◆ Description of the task
In the entries below, find the line with "worst paths after" and the line with "critical path, delay". Print those two and everything between them exactly, and nothing else.

::: Record set

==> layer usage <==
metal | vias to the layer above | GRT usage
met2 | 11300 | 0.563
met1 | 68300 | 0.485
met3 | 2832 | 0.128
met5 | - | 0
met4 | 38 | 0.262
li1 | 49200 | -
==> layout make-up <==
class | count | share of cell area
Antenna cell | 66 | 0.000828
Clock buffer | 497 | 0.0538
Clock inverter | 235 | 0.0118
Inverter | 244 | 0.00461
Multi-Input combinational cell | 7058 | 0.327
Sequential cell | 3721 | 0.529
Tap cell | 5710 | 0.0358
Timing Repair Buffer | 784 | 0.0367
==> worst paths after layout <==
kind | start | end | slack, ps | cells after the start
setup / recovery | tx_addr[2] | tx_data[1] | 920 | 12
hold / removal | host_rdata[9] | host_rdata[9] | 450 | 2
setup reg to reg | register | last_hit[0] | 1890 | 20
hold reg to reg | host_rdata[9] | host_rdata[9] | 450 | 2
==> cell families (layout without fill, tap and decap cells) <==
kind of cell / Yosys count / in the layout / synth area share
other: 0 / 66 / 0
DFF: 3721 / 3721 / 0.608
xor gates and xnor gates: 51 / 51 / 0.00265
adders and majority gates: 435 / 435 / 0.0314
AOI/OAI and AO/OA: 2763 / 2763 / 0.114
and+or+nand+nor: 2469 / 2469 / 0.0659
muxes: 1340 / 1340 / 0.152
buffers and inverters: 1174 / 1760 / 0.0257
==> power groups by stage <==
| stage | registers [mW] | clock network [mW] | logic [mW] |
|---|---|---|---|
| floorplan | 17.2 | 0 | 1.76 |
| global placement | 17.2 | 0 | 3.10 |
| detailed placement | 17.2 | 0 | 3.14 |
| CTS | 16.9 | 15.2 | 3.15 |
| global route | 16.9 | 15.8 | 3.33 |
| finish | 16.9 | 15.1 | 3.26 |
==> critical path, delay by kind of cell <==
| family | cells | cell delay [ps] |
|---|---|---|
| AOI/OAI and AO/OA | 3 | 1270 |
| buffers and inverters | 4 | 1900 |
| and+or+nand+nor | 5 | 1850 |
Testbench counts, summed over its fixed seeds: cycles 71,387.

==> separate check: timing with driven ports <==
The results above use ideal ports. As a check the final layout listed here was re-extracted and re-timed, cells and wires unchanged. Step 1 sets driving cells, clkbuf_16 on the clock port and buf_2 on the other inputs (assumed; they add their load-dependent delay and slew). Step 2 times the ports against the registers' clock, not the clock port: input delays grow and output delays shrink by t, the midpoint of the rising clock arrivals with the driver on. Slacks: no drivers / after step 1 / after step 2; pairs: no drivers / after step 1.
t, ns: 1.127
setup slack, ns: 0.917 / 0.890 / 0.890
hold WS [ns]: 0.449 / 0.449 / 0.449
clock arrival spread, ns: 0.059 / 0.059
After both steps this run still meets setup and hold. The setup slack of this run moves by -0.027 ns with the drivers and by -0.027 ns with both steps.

::::::
::: Record set

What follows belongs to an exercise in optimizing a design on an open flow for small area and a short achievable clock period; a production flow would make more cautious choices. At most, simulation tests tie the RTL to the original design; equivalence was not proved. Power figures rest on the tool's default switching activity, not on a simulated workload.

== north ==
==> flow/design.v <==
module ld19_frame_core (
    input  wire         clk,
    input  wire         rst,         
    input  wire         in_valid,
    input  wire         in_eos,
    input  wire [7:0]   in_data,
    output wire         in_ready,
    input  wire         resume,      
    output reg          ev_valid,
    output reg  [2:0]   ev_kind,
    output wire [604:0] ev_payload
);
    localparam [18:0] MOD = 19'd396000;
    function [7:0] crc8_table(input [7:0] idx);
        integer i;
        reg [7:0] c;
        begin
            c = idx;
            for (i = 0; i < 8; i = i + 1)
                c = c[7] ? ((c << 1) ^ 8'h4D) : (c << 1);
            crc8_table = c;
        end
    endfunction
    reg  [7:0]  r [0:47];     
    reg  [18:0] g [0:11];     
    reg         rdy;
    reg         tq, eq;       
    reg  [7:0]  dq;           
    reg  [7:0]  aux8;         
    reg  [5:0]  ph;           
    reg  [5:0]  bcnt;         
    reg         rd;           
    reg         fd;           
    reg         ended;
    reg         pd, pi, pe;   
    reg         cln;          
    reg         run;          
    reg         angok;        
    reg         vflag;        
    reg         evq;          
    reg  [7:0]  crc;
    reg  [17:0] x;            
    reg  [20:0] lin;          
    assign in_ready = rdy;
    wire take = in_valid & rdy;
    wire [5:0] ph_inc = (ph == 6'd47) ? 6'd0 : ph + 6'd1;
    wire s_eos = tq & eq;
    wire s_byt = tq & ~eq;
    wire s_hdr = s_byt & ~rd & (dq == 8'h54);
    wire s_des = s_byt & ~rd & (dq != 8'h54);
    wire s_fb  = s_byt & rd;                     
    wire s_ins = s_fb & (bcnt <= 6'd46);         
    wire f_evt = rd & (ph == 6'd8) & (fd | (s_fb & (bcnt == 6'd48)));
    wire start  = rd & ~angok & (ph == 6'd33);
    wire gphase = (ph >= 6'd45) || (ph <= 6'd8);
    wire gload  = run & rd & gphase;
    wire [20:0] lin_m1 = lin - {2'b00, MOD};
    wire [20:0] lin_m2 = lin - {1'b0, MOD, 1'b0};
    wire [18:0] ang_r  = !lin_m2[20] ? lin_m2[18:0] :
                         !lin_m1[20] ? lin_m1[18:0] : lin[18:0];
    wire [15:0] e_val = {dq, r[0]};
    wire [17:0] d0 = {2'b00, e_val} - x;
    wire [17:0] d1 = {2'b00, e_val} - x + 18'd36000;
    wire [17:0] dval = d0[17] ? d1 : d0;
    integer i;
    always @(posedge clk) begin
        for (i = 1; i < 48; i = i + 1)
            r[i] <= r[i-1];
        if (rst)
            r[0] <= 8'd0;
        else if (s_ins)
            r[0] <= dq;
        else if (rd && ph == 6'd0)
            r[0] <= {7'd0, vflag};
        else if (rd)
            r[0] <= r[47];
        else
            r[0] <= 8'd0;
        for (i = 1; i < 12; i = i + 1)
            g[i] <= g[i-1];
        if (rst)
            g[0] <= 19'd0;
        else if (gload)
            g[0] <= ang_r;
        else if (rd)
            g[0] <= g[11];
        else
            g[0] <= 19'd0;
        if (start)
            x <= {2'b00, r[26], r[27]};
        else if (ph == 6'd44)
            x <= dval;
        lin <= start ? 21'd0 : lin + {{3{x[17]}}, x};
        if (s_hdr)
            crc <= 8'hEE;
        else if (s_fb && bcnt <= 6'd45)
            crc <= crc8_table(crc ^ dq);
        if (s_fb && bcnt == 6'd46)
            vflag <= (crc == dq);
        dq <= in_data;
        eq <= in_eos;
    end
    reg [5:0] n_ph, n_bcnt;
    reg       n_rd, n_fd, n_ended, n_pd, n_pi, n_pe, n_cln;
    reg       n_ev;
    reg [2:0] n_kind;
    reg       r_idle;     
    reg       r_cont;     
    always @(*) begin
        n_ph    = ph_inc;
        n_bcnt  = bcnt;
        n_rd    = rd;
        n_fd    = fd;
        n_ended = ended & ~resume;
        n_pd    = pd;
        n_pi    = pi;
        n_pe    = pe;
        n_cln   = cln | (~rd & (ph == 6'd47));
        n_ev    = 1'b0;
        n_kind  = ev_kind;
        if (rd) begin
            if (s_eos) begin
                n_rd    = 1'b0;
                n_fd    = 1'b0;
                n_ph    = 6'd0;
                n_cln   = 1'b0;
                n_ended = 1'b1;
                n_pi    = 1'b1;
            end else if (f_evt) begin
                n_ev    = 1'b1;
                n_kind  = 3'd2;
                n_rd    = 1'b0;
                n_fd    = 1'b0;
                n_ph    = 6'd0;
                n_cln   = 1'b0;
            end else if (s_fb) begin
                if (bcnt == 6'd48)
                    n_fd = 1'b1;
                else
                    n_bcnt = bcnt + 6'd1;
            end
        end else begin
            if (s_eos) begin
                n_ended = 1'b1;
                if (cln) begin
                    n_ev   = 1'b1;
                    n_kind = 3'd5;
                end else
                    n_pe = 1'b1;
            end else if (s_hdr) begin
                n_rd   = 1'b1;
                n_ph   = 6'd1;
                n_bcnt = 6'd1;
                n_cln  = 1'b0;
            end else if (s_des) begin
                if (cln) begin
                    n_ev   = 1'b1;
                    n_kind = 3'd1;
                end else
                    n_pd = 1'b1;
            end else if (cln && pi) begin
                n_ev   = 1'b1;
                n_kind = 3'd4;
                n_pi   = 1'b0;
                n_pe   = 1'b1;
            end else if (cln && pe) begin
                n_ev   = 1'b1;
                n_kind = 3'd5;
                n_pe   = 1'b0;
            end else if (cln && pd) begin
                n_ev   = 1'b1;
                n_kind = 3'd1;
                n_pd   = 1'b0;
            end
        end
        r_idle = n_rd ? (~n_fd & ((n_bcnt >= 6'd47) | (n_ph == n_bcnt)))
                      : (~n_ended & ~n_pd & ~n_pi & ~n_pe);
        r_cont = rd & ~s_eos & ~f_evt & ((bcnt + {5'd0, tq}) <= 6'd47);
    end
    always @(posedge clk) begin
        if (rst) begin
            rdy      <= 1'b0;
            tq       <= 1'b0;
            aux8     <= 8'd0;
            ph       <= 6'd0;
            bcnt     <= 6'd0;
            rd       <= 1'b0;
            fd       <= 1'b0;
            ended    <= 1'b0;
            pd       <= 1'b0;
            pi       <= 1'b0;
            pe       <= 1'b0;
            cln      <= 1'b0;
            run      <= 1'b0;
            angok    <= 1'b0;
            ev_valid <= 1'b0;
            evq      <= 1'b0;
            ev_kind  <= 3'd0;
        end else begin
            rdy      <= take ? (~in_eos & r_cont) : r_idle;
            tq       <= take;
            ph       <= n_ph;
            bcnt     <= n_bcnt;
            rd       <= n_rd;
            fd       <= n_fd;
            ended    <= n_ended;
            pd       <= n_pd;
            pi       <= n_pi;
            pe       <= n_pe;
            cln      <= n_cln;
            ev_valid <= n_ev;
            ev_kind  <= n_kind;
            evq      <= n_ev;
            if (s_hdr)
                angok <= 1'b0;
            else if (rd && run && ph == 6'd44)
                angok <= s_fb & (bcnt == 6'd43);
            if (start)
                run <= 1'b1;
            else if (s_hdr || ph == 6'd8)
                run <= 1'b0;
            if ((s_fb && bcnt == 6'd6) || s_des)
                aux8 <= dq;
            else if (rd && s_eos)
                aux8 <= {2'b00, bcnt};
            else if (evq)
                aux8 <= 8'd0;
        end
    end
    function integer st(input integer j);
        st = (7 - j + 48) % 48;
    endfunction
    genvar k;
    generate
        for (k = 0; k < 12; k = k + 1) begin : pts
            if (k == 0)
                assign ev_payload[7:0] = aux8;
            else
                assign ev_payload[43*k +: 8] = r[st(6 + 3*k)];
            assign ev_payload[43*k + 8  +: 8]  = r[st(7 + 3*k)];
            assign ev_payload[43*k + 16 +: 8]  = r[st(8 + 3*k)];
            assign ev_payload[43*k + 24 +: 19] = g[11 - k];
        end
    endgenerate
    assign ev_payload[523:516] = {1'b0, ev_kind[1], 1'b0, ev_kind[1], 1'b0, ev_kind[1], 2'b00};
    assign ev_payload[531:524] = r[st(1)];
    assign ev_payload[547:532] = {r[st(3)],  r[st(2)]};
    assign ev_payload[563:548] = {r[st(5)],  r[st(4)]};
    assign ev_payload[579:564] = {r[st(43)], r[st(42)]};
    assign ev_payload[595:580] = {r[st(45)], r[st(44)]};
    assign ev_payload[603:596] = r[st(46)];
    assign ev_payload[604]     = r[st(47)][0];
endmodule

::::::

◆ Output for this task
==> worst paths after layout <==
kind | start | end | slack, ps | cells after the start
setup / recovery | tx_addr[2] | tx_data[1] | 920 | 12
hold / removal | host_rdata[9] | host_rdata[9] | 450 | 2
setup reg to reg | register | last_hit[0] | 1890 | 20
hold reg to reg | host_rdata[9] | host_rdata[9] | 450 | 2
==> cell families (layout without fill, tap and decap cells) <==
kind of cell / Yosys count / in the layout / synth area share
other: 0 / 66 / 0
DFF: 3721 / 3721 / 0.608
xor gates and xnor gates: 51 / 51 / 0.00265
adders and majority gates: 435 / 435 / 0.0314
AOI/OAI and AO/OA: 2763 / 2763 / 0.114
and+or+nand+nor: 2469 / 2469 / 0.0659
muxes: 1340 / 1340 / 0.152
buffers and inverters: 1174 / 1760 / 0.0257
==> power groups by stage <==
| stage | registers [mW] | clock network [mW] | logic [mW] |
|---|---|---|---|
| floorplan | 17.2 | 0 | 1.76 |
| global placement | 17.2 | 0 | 3.10 |
| detailed placement | 17.2 | 0 | 3.14 |
| CTS | 16.9 | 15.2 | 3.15 |
| global route | 16.9 | 15.8 | 3.33 |
| finish | 16.9 | 15.1 | 3.26 |
==> critical path, delay by kind of cell <==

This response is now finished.